As the dominance of the four Australian banks comes under increasing scrutiny, and they continue to close branches and exit from our communities, the Public Banking movement might hold the answer.
There has been a quiet revolution happening in banking in the United States as States and communities begin to wrest control of their banks from Wall Street interests. Legislation enabling Public Banks was passed into law in California, the world’s sixth largest economy, in October of last year.
With public banks, interest and profits belong to the community, and they are returned to the community. This is in direct contrast to the Wall Street model where money disappears from the community and ends up in the pockets of a very select few.
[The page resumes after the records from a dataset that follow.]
## src/rtl/mdio_master.sv

```systemverilog
// mdio_master: Clause-22 MDIO management master; valid/ready request in, one-clk response pulse out.
// Optional feature macro MDIO_PRE_SUPPRESS_EN adds req_pre_sup, which skips the preamble for one frame.
module mdio_master #(
  parameter int unsigned CLK_DIV = 20,
  parameter int unsigned PRE_LEN = 32
) (
  input  logic        clk,
  input  logic        rst_n,
  input  logic        req_valid,
  output logic        req_ready,
  input  logic        req_rd,
  input  logic [4:0]  req_phy,
  input  logic [4:0]  req_reg,
  input  logic [15:0] req_wdata,
`ifdef MDIO_PRE_SUPPRESS_EN
  input  logic        req_pre_sup,
`endif
  output logic        rsp_valid,
  output logic [15:0] rsp_rdata,
  output logic        rsp_err,
  output logic        busy,
  output logic        mdc,
  output logic        mdio_o,
  output logic        mdio_oe,
  input  logic        mdio_i
);
  localparam int unsigned DIV_W = $clog2(CLK_DIV);
  localparam int unsigned CNT_W = 6;
  localparam logic [DIV_W-1:0] DIV_LAST = DIV_W'(CLK_DIV - 1);
  localparam logic [CNT_W-1:0] PRE_LAST = CNT_W'(PRE_LEN - 1);

  typedef enum logic [3:0] {
    S_IDLE, S_PRE, S_ST, S_OP, S_PHYAD, S_REGAD, S_TA, S_DATA, S_END
  } state_t;

  state_t           state;
  logic [CNT_W-1:0] cnt;
  logic [DIV_W-1:0] div;
  logic             rd_q;
  logic [4:0]       phy_q;
  logic [4:0]       reg_q;
  logic [15:0]      wdata_q;
  logic [15:0]      rdata_sh;
  logic             err_sh;

  state_t           nxt_state_c;
  logic [CNT_W-1:0] nxt_cnt_c;
  logic             bit_o_c;
  logic             bit_oe_c;
  logic             use_pre_c;

`ifdef MDIO_PRE_SUPPRESS_EN
  assign use_pre_c = (PRE_LEN != 0) && !req_pre_sup;
`else
  assign use_pre_c = (PRE_LEN != 0);
`endif

  // Which bit follows the current one: field state plus index within the field.
  always_comb begin
    nxt_state_c = state;
    nxt_cnt_c   = cnt + CNT_W'(1);
    case (state)
      S_IDLE:  begin nxt_state_c = use_pre_c ? S_PRE : S_ST; nxt_cnt_c = '0; end
      S_PRE:   if (cnt == PRE_LAST)    begin nxt_state_c = S_ST;    nxt_cnt_c = '0; end
      S_ST:    if (cnt == CNT_W'(1))   begin nxt_state_c = S_OP;    nxt_cnt_c = '0; end
      S_OP:    if (cnt == CNT_W'(1))   begin nxt_state_c = S_PHYAD; nxt_cnt_c = '0; end
      S_PHYAD: if (cnt == CNT_W'(4))   begin nxt_state_c = S_REGAD; nxt_cnt_c = '0; end
      S_REGAD: if (cnt == CNT_W'(4))   begin nxt_state_c = S_TA;    nxt_cnt_c = '0; end
      S_TA:    if (cnt == CNT_W'(1))   begin nxt_state_c = S_DATA;  nxt_cnt_c = '0; end
      S_DATA:  if (cnt == CNT_W'(15))  begin nxt_state_c = S_END;   nxt_cnt_c = '0; end
      default: begin nxt_state_c = S_IDLE; nxt_cnt_c = '0; end
    endcase
  end

  // Pad value for the upcoming bit; released lines idle at 1.
  always_comb begin
    bit_o_c  = 1'b1;
    bit_oe_c = 1'b1;
    case (nxt_state_c)
      S_PRE:   bit_o_c = 1'b1;
      S_ST:    bit_o_c = nxt_cnt_c[0];
      S_OP:    bit_o_c = rd_q ^ nxt_cnt_c[0];
      S_PHYAD: bit_o_c = phy_q[3'(3'd4 - nxt_cnt_c[2:0])];
      S_REGAD: bit_o_c = reg_q[3'(3'd4 - nxt_cnt_c[2:0])];
      S_TA: begin
        bit_o_c  = rd_q | ~nxt_cnt_c[0];
        bit_oe_c = ~rd_q;
      end
      S_DATA: begin
        bit_o_c  = rd_q | wdata_q[4'(4'd15 - nxt_cnt_c[3:0])];
        bit_oe_c = ~rd_q;
      end
      default: begin
        bit_o_c  = 1'b1;
        bit_oe_c = 1'b0;
      end
    endcase
  end

  always_ff @(posedge clk or negedge rst_n) begin
    if (!rst_n) begin
      state     <= S_IDLE;
      cnt       <= '0;
      div       <= '0;
      rd_q      <= 1'b0;
      phy_q     <= '0;
      reg_q     <= '0;
      wdata_q   <= '0;
      rdata_sh  <= '0;
      err_sh    <= 1'b0;
      req_ready <= 1'b1;
      rsp_valid <= 1'b0;
      rsp_rdata <= '0;
      rsp_err   <= 1'b0;
      busy      <= 1'b0;
      mdc       <= 1'b0;
      mdio_o    <= 1'b1;
      mdio_oe   <= 1'b0;
    end else begin
      rsp_valid <= 1'b0;
      if (state == S_IDLE) begin
        mdc <= 1'b0;
        div <= '0;
        if (req_valid && req_ready) begin
          req_ready <= 1'b0;
          busy      <= 1'b1;
          rd_q      <= req_rd;
          phy_q     <= req_phy;
          reg_q     <= req_reg;
          wdata_q   <= req_wdata;
          rdata_sh  <= '0;
          err_sh    <= 1'b0;
          state     <= nxt_state_c;
          cnt       <= nxt_cnt_c;
          mdio_o    <= bit_o_c;
          mdio_oe   <= bit_oe_c;
        end else begin
          busy      <= 1'b0;
          req_ready <= 1'b1;
        end
      end else if (div == DIV_LAST) begin
        div <= '0;
        mdc <= ~mdc;
        if (!mdc) begin
          // Rising MDC: the PHY's bit is stable, capture it.
          if (state == S_TA && cnt == CNT_W'(1) && rd_q) err_sh <= mdio_i;
          if (state == S_DATA && rd_q) rdata_sh <= {rdata_sh[14:0], mdio_i};
        end else begin
          state   <= nxt_state_c;
          cnt     <= nxt_cnt_c;
          mdio_o  <= bit_o_c;
          mdio_oe <= bit_oe_c;
          if (state == S_END) begin
            rsp_valid <= 1'b1;
            rsp_rdata <= rdata_sh;
            rsp_err   <= err_sh;
          end
        end
      end else begin
        div <= div + DIV_W'(1);
      end
    end
  end
endmodule

```

## config.mk

```make
export PLATFORM = sky130hd
export DESIGN_NAME = mdio_master
export DESIGN_NICKNAME = d
export VERILOG_FILES = /design/src/rtl/mdio_master.sv
export SDC_FILE = /design/constraint.sdc
export NUM_CORES = 1
export LEC_CHECK = 0
export ABC_AREA = 1
export CELL_PAD_IN_SITES_DETAIL_PLACEMENT = 0
export CELL_PAD_IN_SITES_GLOBAL_PLACEMENT = 1
export CORE_MARGIN = 2
export CORE_UTILIZATION = 44
export CTS_BUF_LIST = sky130_fd_sc_hd__clkbuf_16
export DETAILED_ROUTE_END_ITERATION = 6
export PLACE_DENSITY = 0.86
export SLEW_MARGIN = 20
export SYNTH_ARGS = -nofsm -noshare
export SYNTH_HDL_FRONTEND = slang
export SYNTH_SLANG_ARGS = --single-unit
```

## constraint.sdc

```tcl
create_clock -name clk -period 5 [get_ports clk]
set_input_delay 0.75 -clock clk [delete_from_list [all_inputs] [get_ports clk]]
set_output_delay 0.75 -clock clk [all_outputs]
set_load 0.01 [all_outputs]
```

==> flow_summary_export.csv, run 1 <==
group,metric,value,unit
timing,rsz0062_at_grt,"false",
layout,nets,599,
drt,via_per_inst,4.90,
drt,dr_total_vias,3413,
setup_path,required,5.23,ns
logic_synthesis,async_flop_share,100,%
logic_synthesis,syn-num-nets,550,
clock_network,cts_max_path_buffers,2,
logic_synthesis,synthCells,514,
status,outcome,"finished, final reports clean",
clock_network,htree_levels,3,
die,ios,54,
setup_path,setup.worst_path.class,"reg -> reg",
grt,antenna_found_initial,0,
clock_network,post_cts_resized,0,
timing,finalCritPeriodShare,55.9,%
clock_network,clock_latency,0.35,ns
clock_network,tritoncts,"yes",
min_path,worstHoldPathType,"in -> async",
power,clkPwrFrac,25.9,%
logic_synthesis,ys.flop_type,"dfrtp_1",
die,core,9240,um^2
setup_path,cpMaxStageDelayCell,"dfrtp_1",
logic_synthesis,synth_common_cells,"nand2_1 (139), dfrtp_1 (80), inv_1 (52)",
logic_synthesis,ys_top_cells_by_area,"dfrtp_1 (48%), nand2_1 (13%), nand3_1 (5.9%)",
logic_synthesis,synth-xor-area-share,1.26,%
timing,tightest_slew,0.712,ns
place,dp_hpwl,6.34,mm
power,netSwitchingFraction,40.0,%
logic_synthesis,synth-compound-area-share,9.35,%
clock_network,cts_root_buffer,"clkbuf_16",
power,p_switching,1.03,mW
die,die_x,101,um
power,sequentialPowerShare,37.9,%
clock_network,clk_pin_slew,0.07,ns
die,die_h,101,um
logic_synthesis,synth_top_family_by_area,"simple AND/OR/NAND/NOR gates",
place,port_buffers,53,
setup_path,critPathMaxStageDelay,0.56,ns
grt,grt_max_degree,83,
grt,grt_usage,18.8,%
die,num_rows,35,
layout,drive_above_1_share,10.9,%
timing,setup_tns,0,ns
logic_synthesis,synthSimpleGateAreaFrac,28.9,%
power,irDropWorstVdd,248,uV
setup_path,arrival,3.03,ns
logic_synthesis,yosysSeqAreaShare,49.2,%
timing,min_period,2.79,ns
logic_synthesis,synth_enable_flop_cells,0,
drt,wl_per_cell,12.8,um
flow_run,maxCapViolations,0,
layout,fillers,868,
clock_network,postCtsSetupBuffers,0,
drt,wl,8.93,mm
logic_synthesis,yosysWarnings,0,
layout,diodes,0,
logic_synthesis,syn-cell-area,4170,um^2
layout,syn2layout_area_growth,21.9,%
clock_network,cts_sinks,82,
die,die_area,10300,um^2
power,p_int,1.54,mW
layout,multiInputGateArea,1820,um^2
setup_path,cp-start-kind,"flip-flop",
setup_path,end_kind,"flip-flop",
logic_synthesis,synthAdderAreaFrac,1.50,%
drt,ant_nets,0,
logic_synthesis,synth_cell_types,32,
logic_synthesis,synth.mux.area_fraction,2.43,%
logic_synthesis,synth_area_per_cell,8.12,um^2
clock_network,cts_hold_buf,0,
timing,slew_headroom,52.5,%
layout,regArea,2050,um^2
grt,grt-ovfl-total,0,
power,p_leak,2.44,nW
place,globalplace.congestion,0.855,
grt,grt_pass1_vias,3213,
logic_synthesis,synth_top_area_share,48.0,%
timing,drv_slew,0,
grt,grt_pass1_wl,15.2,mm
power,p_per_area,505,nW/um^2
logic_synthesis,ys_seq_elements,82,
logic_synthesis,synth.most_common_cell,"nand2_1",
timing,skew,0.00944,ns
drt,first_iter_violations,124,
setup_path,crit_fanout,18,
drt,dr.pass1.iters,4,
timing,whs,0.436,ns
setup_path,worst_path_most_repeated_cell,"nor2_1",
setup_path,crit_chain,"nor2_1 > nand2_2 > inv_2 > nand2_1 > nand2_1 > nor2_1 > inv_1 > nor3_1 > xor2_1 > nor2_1",
timing,finalSetupViolations,0,
timing,max_freq,358,MHz
clock_network,cts-buffers-inserted,9,
die,initial_core_util,45.2,%
power,p_comb_share,36.1,%
drt,drc_errors,0,
timing,hold_violations,0,
logic_synthesis,post-synth-top-area-cell,"dfrtp_1",
==> routing by layer <==
layer	vias to the layer above	wire length [um]	track usage [%]	part of all wire, %
li1	1748	-	-	-
met1	1572	4290	26.2	48
met2	83	4150	30.1	46
met3	10	344	3.11	3.9
met4	0	142	6.55	1.6
met5	-	0	0	0
==> flip-flops by register name, indices dropped and copies added, names as in the netlist <==
name / flops
busy: 1
cnt: 6
div: 5
err_sh: 1
mdc: 1
mdio_o: 1
mdio_oe: 1
phy_q: 5
rd_q: 1
rdata_sh: 16
reg_q: 5
req_ready: 1
rsp_err: 1
rsp_rdata: 16
rsp_valid: 1
state: 4
wdata_q: 16
==> worst max-delay path, delay by kind of cell (launching register included) <==
family                    cells  cell delay [ns]
xor gates and xnor gates      1             0.17
buffers and inverters         2             0.55
DFF                           1             0.56
and+or+nand+nor               7             1.40
==> final timing paths <==
check                         start       endpoint  slack (ns)  cells past startpoint
setup / recovery           state[1]         cnt[5]        2.21                     10
hold / removal                rst_n  rsp_rdata[12]        0.44                      1
setup reg to reg           state[1]         cnt[5]        2.21                     10
hold reg to reg            phy_q[0]       phy_q[0]        0.48                      2
max in group asynchronous     rst_n       phy_q[2]        4.08                      1
min in group clk           phy_q[0]       phy_q[0]        0.48                      2
==> power by group through the flow <==
stage / Sequential [mW] / Combinational, mW / Clock [mW]
2_1_floorplan: 0.954 / 0.726 / 0
3_3_place_gp: 0.977 / 0.920 / 0
3_5_place_dp: 0.985 / 0.936 / 0
4_1_cts: 0.974 / 0.942 / 0.678
5_1_grt: 0.997 / 1.09 / 0.706
6_report: 0.975 / 0.929 / 0.667
==> metrics by stage <==
stage | utilization [%] | instance area [um^2] | instances | total power [mW] | setup slack (ns)
6_report | 55.1 | 5090 | 697 | 2.57 | 2.21
5_1_grt | 55.1 | 5090 | 697 | 2.79 | 1.86
4_1_cts | 55.0 | 5080 | 697 | 2.59 | 2.21
3_5_place_dp | 51.7 | 4780 | 681 | 1.92 | 2.09
3_3_place_gp | 51.7 | 4780 | 681 | 1.90 | 2.13
2_1_floorplan | - | 4170 | 514 | 1.68 | 2.66
==> cell usage in the layout, fill, tap and decap left out, types with 3 or more instances in the layout <==
master,n
nand2_1,139
dfrtp_1,80
inv_1,52
clkdlybuf4s50_1,52
nand3_1,49
o21ai_0,47
nor2_1,43
a21oi_1,14
nand2_2,10
mux2_2,9
clkbuf_16,9
o31ai_1,8
nor2_2,5
nor2_4,5
ha_1,5
nand3_2,4
inv_2,4
xor2_1,4
nor3_1,4
nand4_1,3
inv_8,3
==> cells by family (layout without fill, tap and decap cells) <==
kind of cell | Yosys count | count (layout)
simple gates | 267 | 267
fa+ha+maj | 5 | 5
flops | 82 | 82
buf+inv | 73 | 127
mux | 9 | 9
compound gates | 72 | 72
xor+xnor | 6 | 6
==> final cells by class <==
cell class,instances,share of cell area (%)
Sequential cell,82,40.4
Clock inverter,7,1.50
Tap cell,129,3.17
Multi-Input combinational cell,359,35.7
Clock buffer,9,4.42
Timing Repair Buffer,54,10.6
Inverter,57,4.20
(Power assumes the default switching activity.)
==> run 2, diff against run 1 <==
--- a/config.mk
+++ b/config.mk
@@ -9,10 +9,10 @@
 export CELL_PAD_IN_SITES_DETAIL_PLACEMENT = 0
 export CELL_PAD_IN_SITES_GLOBAL_PLACEMENT = 1
 export CORE_MARGIN = 2
-export CORE_UTILIZATION = 44
+export CORE_UTILIZATION = 37
 export CTS_BUF_LIST = sky130_fd_sc_hd__clkbuf_16
 export DETAILED_ROUTE_END_ITERATION = 6
-export PLACE_DENSITY = 0.86
+export PLACE_DENSITY = 0.78
 export SLEW_MARGIN = 20
 export SYNTH_ARGS = -nofsm -noshare
 export SYNTH_HDL_FRONTEND = slang
==> constraint.sdc (replaced) <==
create_clock -name clk -period 2.52 [get_ports clk]
set_input_delay 0.378 -clock clk [delete_from_list [all_inputs] [get_ports clk]]
set_output_delay 0.378 -clock clk [all_outputs]
set_load 0.01 [all_outputs]
==> flow_summary_export.csv, run 2 (synthesis results as in run 1) <==
group,metric,value,unit
die,core,10900,um^2
layout,final_cell_mix,"nand2_1 (139), dfrtp_1 (77), inv_1 (52), clkdlybuf4s50_1 (52), nand3_1 (48)",
clock_network,cts_max_path_buffers,2,
setup_path,cp-endpoint,"mdio_o",
setup_path,setup.worst_path.class,"reg -> reg",
place,placed_cells,702,
place,dpl_worst_slack,0.142,ns
layout,reg_top3,"rdata_sh x16, rsp_rdata x16, wdata_q x16",
timing,rsz0062_at_grt,"false",
clock_network,clock_latency,0.34,ns
grt,grt_pass1_wl,16.2,mm
die,die_x,110,um
clock_network,cts_hold_buf,0,
timing,finalCritPeriodShare,89.3,%
setup_path,rrSetupSlack,0.27,ns
power,p_per_area,1000,nW/um^2
place,globalplace.congestion,0.838,
setup_path,crit_fanout,9,
grt,grt_usage,17.3,%
drt,wl,9.57,mm
drt,wl_per_cell,13.3,um
die,die_area,12100,um^2
layout,final_common_cell,"nand2_1",
grt,antenna_found_initial,0,
timing,drv_slew,0,
setup_path,arrival,2.52,ns
timing,min_period,2.25,ns
timing,skew,0.00636,ns
timing,setup_tns,0,ns
drt,ant_nets,0,
layout,syn2layout_area_growth,24.9,%
grt,grt_pass1_vias,3360,
drt,dr_total_vias,3471,
timing,hold_violations,2,
setup_path,crit_path_start,"cnt[1]",
status,violations,"negative hold slack",
drt,drc_errors,0,
min_path,worstHoldPathType,"in -> async",
layout,finalNonFillerCells,719,
die,die_h,110,um
power,irDropWorstVdd,472,uV
power,p_leak,2.49,nW
setup_path,required,2.79,ns
clock_network,cts_sinks,82,
timing,finalSetupViolations,0,
die,ios,54,
place,port_buffers,53,
timing,tightest_slew,0.485,ns
layout,diodes,0,
layout,drive_above_1_share,13.8,%
clock_network,htree_levels,3,
status,outcome,"complete, but fails checks",
setup_path,cp-start-kind,"flip-flop",
timing,max_freq,445,MHz
setup_path,rr_startpoint,"cnt[1]",
clock_network,cts_root_buffer,"clkbuf_16",
flow_run,maxCapViolations,0,
drt,via_per_inst,4.83,
clock_network,tritoncts,"yes",
layout,final_util,47.7,%
clock_network,clk_pin_slew,0.07,ns
timing,whs,-0.00346,ns
die,num_rows,38,
grt,grt-ovfl-total,0,
timing,slew_headroom,67.7,%
place,dp_hpwl,7.05,mm
die,initial_core_util,38.2,%
layout,nets,610,
setup_path,regToRegEndpoint,"mdio_o",
clock_network,cts-buffers-inserted,9,
timing,setup_slack,0.271,ns
power,power,5.24,mW
grt,grt_max_degree,46,
drt,dr.pass1.iters,4,
drt,first_iter_violations,229,
setup_path,reg2regPathDepth,16,
setup_path,end_kind,"flip-flop",
## run 2: changes by cell type in the layout (fill, tap and decap cells not counted), sizes merged
cell | previous run | this run
clkinvlp | 0 | 1
buf | 2 | 13
inv | 61 | 60
## run 2: worst min path at each step
| stage | start | end | slack, ns | depth (start not counted) |
|---|---|---|---|---|
| 2_1_floorplan | rst_n | busy | 0.08 | 0 |
| 3_3_place_gp | rst_n | rsp_rdata[15] | 0.38 | 1 |
| 3_5_place_dp | rst_n | rsp_rdata[15] | 0.38 | 1 |
| 4_1_cts | rst_n | rsp_rdata[15] | 0.01 | 1 |
| 5_1_grt | rst_n | rdata_sh[15] | 0.03 | 1 |
| 6_report | rst_n | rsp_rdata[15] | -0.003 | 1 |
## run 2: area by class of cell
class,count,area [um^2]
flip-flops and latches,82,2060
fillers,1081,5720
repair buffers,65,631
multi-input cells,359,1850
clock inverters,7,58.8
well taps,140,175
clock buffers,9,225
inverters,57,214
## run 2: worst max-delay path, stage by stage (launching register included)
cell and delay [ns]:
dfrtp_2 0.44, inv_1 0.09, ha_1 0.17, nand3_2 0.18
nand3_1 0.19, nand2_4 0.11, nor2_8 0.13, ha_4 0.22
nor2_1 0.10, nand2_1 0.06, nand3_1 0.07, nand2_1 0.05
nor2_1 0.08, nand2_1 0.06, nand2_1 0.07, nor2_2 0.04
a21oi_2 0.12
## run 2: per-layer routing
metal	vias to the layer above	track usage, %	share of wire (%)
li1	1770	-	-
met5	-	0	0
met3	14	2.88	3.4
met4	0	6.25	1.6
met2	77	28.6	47
met1	1610	22.9	48
## run 2: per-stage QoR
step / hold slack [ns] / cell area [um^2]
2_1_floorplan: 0.0824 / 4170
3_3_place_gp: 0.380 / 4880
3_5_place_dp: 0.382 / 4880
4_1_cts: 0.0112 / 5160
5_1_grt: 0.0346 / 5210
6_report: -0.00346 / 5210
## run 2: where the power goes
group	switching [mW]	internal [mW]
Sequential	0.226	1.72
Combinational	1.27	0.747
Clock	0.586	0.686
Total	2.08	3.15
## run 2: repair_timing
item | 4_1_cts | 5_1_grt
setup endpoints to repair | 0 | 1
buffers inserted | 0 | 1
resized for setup | 0 | 9
==> run 3, diff against run 2 <==
--- a/config.mk
+++ b/config.mk
@@ -12,7 +12,7 @@
 export CORE_UTILIZATION = 37
 export CTS_BUF_LIST = sky130_fd_sc_hd__clkbuf_16
 export DETAILED_ROUTE_END_ITERATION = 6
-export PLACE_DENSITY = 0.78
+export PLACE_DENSITY_LB_ADDON = 0.1
 export SLEW_MARGIN = 20
 export SYNTH_ARGS = -nofsm -noshare
 export SYNTH_HDL_FRONTEND = slang
==> flow_summary_export.csv, run 3 (synthesis results as in run 1) <==
group,metric,value,unit
setup_path,cp-start-kind,"flip-flop",
drt,first_iter_violations,137,
grt,grt_pass1_wl,15.7,mm
drt,drc_errors,0,
timing,slew_headroom,65.6,%
grt,grt_pass1_vias,3246,
setup_path,reg2regPathDepth,16,
setup_path,crit_buf_inv,1,
grt,grt-ovfl-total,0,
grt,grt_max_degree,45,
power,netSwitchingFraction,37.9,%
drt,ant_nets,0,
setup_path,rrSetupSlack,0.23,ns
timing,max_freq,436,MHz
die,die_h,110,um
layout,drive_above_1_share,13.3,%
layout,regArea,2060,um^2
setup_path,regToRegEndpoint,"mdio_o",
setup_path,rr_startpoint,"cnt[1]",
clock_network,clock_latency,0.34,ns
layout,nets,610,
grt,antenna_found_initial,0,
timing,tightest_slew,0.517,ns
drt,wl,9.43,mm
die,die_x,110,um
clock_network,cts_hold_buf,0,
layout,fin_area,5230,um^2
layout,multiInputGateArea,1830,um^2
setup_path,crit_chain,"inv_1 > ha_1 > nand3_2 > nand3_1 > nand2_4 > nor2_8 > ha_1 > nor2_1 > nand2_1 > nand3_1 > nand2_1 > nor2_1 > nand2_1 > nand2_1 > nor2_2 > a21oi_2",
power,sequentialPowerShare,36.2,%
timing,drv_slew,0,
clock_network,cts-buffers-inserted,9,
die,ios,54,
layout,fillers,1127,
setup_path,required,2.79,ns
clock_network,htree_levels,3,
setup_path,setup.worst_path.class,"reg -> reg",
setup_path,crit_fanout,9,
die,die_area,12100,um^2
power,p_switching,2.02,mW
layout,finalNonFillerCells,719,
drt,dr.pass1.iters,6,
flow_run,maxCapViolations,0,
power,p_int,3.32,mW
drt,wl_per_cell,13.1,um
die,num_rows,38,
die,core,10900,um^2
clock_network,cts_root_buffer,"clkbuf_16",
power,irDropWorstVdd,453,uV
drt,via_per_inst,4.79,
layout,final_cell_mix,"nand2_1 (139), dfrtp_1 (77), inv_1 (52), clkdlybuf4s50_1 (52), nand3_1 (49)",
power,p_comb_share,36.9,%
setup_path,cpMaxStageDelayCell,"dfrtp_2",
die,initial_core_util,38.2,%
min_path,worstHoldPathType,"in -> async",
place,dp_hpwl,7.01,mm
layout,diodes,0,
timing,finalSetupViolations,0,
timing,hold_violations,0,
place,dpl_cell_area,4880,um^2
timing,whs,0.00365,ns
timing,skew,0.00695,ns
setup_path,critPathMaxStageDelay,0.44,ns
power,p_per_area,1020,nW/um^2
setup_path,worst_path_most_repeated_cell,"nand2_1",
power,p_leak,2.50,nW
timing,min_period,2.29,ns
drt,dr_total_vias,3441,
clock_network,cts_max_path_buffers,2,
status,outcome,"finished, final reports clean",
layout,final_common_cell,"nand2_1",
place,placed_cells,702,
setup_path,end_kind,"flip-flop",
setup_path,cp_top_family,"simple AND/OR/NAND/NOR gates",
layout,syn2layout_area_growth,25.3,%
power,clkPwrFrac,26.9,%
place,port_buffers,53,
timing,finalCritPeriodShare,91.0,%
grt,grt_usage,16.8,%
setup_path,arrival,2.57,ns
place,globalplace.congestion,0.839,
clock_network,cts_sinks,82,
clock_network,tritoncts,"yes",
clock_network,clk_pin_slew,0.06,ns
layout,reg_top3,"rdata_sh x16, rsp_rdata x16, wdata_q x16",
[run 3: metrics by stage]
step           setup slack (ns)  TNS [ns]  util [%]  power, mW
5_1_grt                -0.00414  -0.00414      47.8       5.83
3_5_place_dp              0.179         0      44.6       3.93
3_3_place_gp              0.231         0      44.6       3.92
6_report                  0.227         0      47.8       5.34
4_1_cts                   0.159         0      47.6       5.39
2_1_floorplan             0.184         0         -       3.33
[run 3: worst register-to-register path: stages (launching register included)]
cell and delay, ns:
dfrtp_2 0.44, inv_1 0.09, ha_1 0.18, nand3_2 0.15, nand3_1 0.18, nand2_4 0.12, nor2_8 0.12, ha_1 0.28
nor2_1 0.12, nand2_1 0.07, nand3_1 0.08, nand2_1 0.05, nor2_1 0.08, nand2_1 0.06, nand2_1 0.07, nor2_2 0.04
a21oi_2 0.11
[run 3: power by group through the flow]
stage | Sequential [mW] | Clock, mW | Combinational, mW
5_1_grt | 2.00 | 1.53 | 2.30
3_3_place_gp | 1.94 | 0 | 1.98
6_report | 1.94 | 1.44 | 1.97
4_1_cts | 1.93 | 1.47 | 2.00
3_5_place_dp | 1.95 | 0 | 1.99
2_1_floorplan | 1.89 | 0 | 1.44
[run 3: cell type report]
cell class,instances,area share [%]
Clock inverter,7,1.87
Sequential cell,82,39.4
Inverter,57,4.09
Clock buffer,9,4.31
Timing Repair Buffer,65,12.1
Tap cell,140,3.35
Multi-Input combinational cell,359,35.0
Public banks are intended to use public funds to let local jurisdictions provide capital at interest rates below those charged by commercial banks. The loans could be used for businesses, affordable housing, infrastructure, and municipal projects, among other things.
Proponents say public banks can pursue those projects and support local communities’ needs while being free of the pressure to obtain higher profits and shareholder returns faced by commercial banks. Support for public banks also has grown since the financial crisis a decade ago and since Wells Fargo & Co. was embroiled in a slew of customer-abuse scandals in recent years.
Thirty of the fifty states in the United States have proposed legislation in support of publicly-owned banks with over 50 organizations promoting public banks. Mainstream media has however ignored this significant development in the American banking system.
Public Banking is not new in the United States as The Bank of North Dakota has been operating this way for over 100 years. The Bank was founded in 1919 to insure a dependable supply of affordable credit for the state’s farmers, ranchers and businesses. It makes low interest loans to students, existing small businesses and start-ups. It partners with private banks to provide a secondary market for mortgages, and it supports local governments by buying municipal bonds
All of the state’s revenues are deposited in the Bank by law with roughly 98 percent of its deposits come from public coffers. The BND’s charter does not allow it to compete with local banks. Instead it partners with them, helping with depository, collateral, and regulatory challenges.
The Bank pays its dividends to its only shareholders — the people of the state. Over the past two decades, despite its small population, the Bank of North Dakota has reported record profits year after year, allowing it to return several hundred million dollars to the state’s general fund. This has helped it to avoid the drastic tax increases and cuts to vital public services suffered in other states. Given that both the Labour and New Zealand First parties promised us capitalism with a human face, at the start of their current term in office, Public Banking may be an idea worth considering.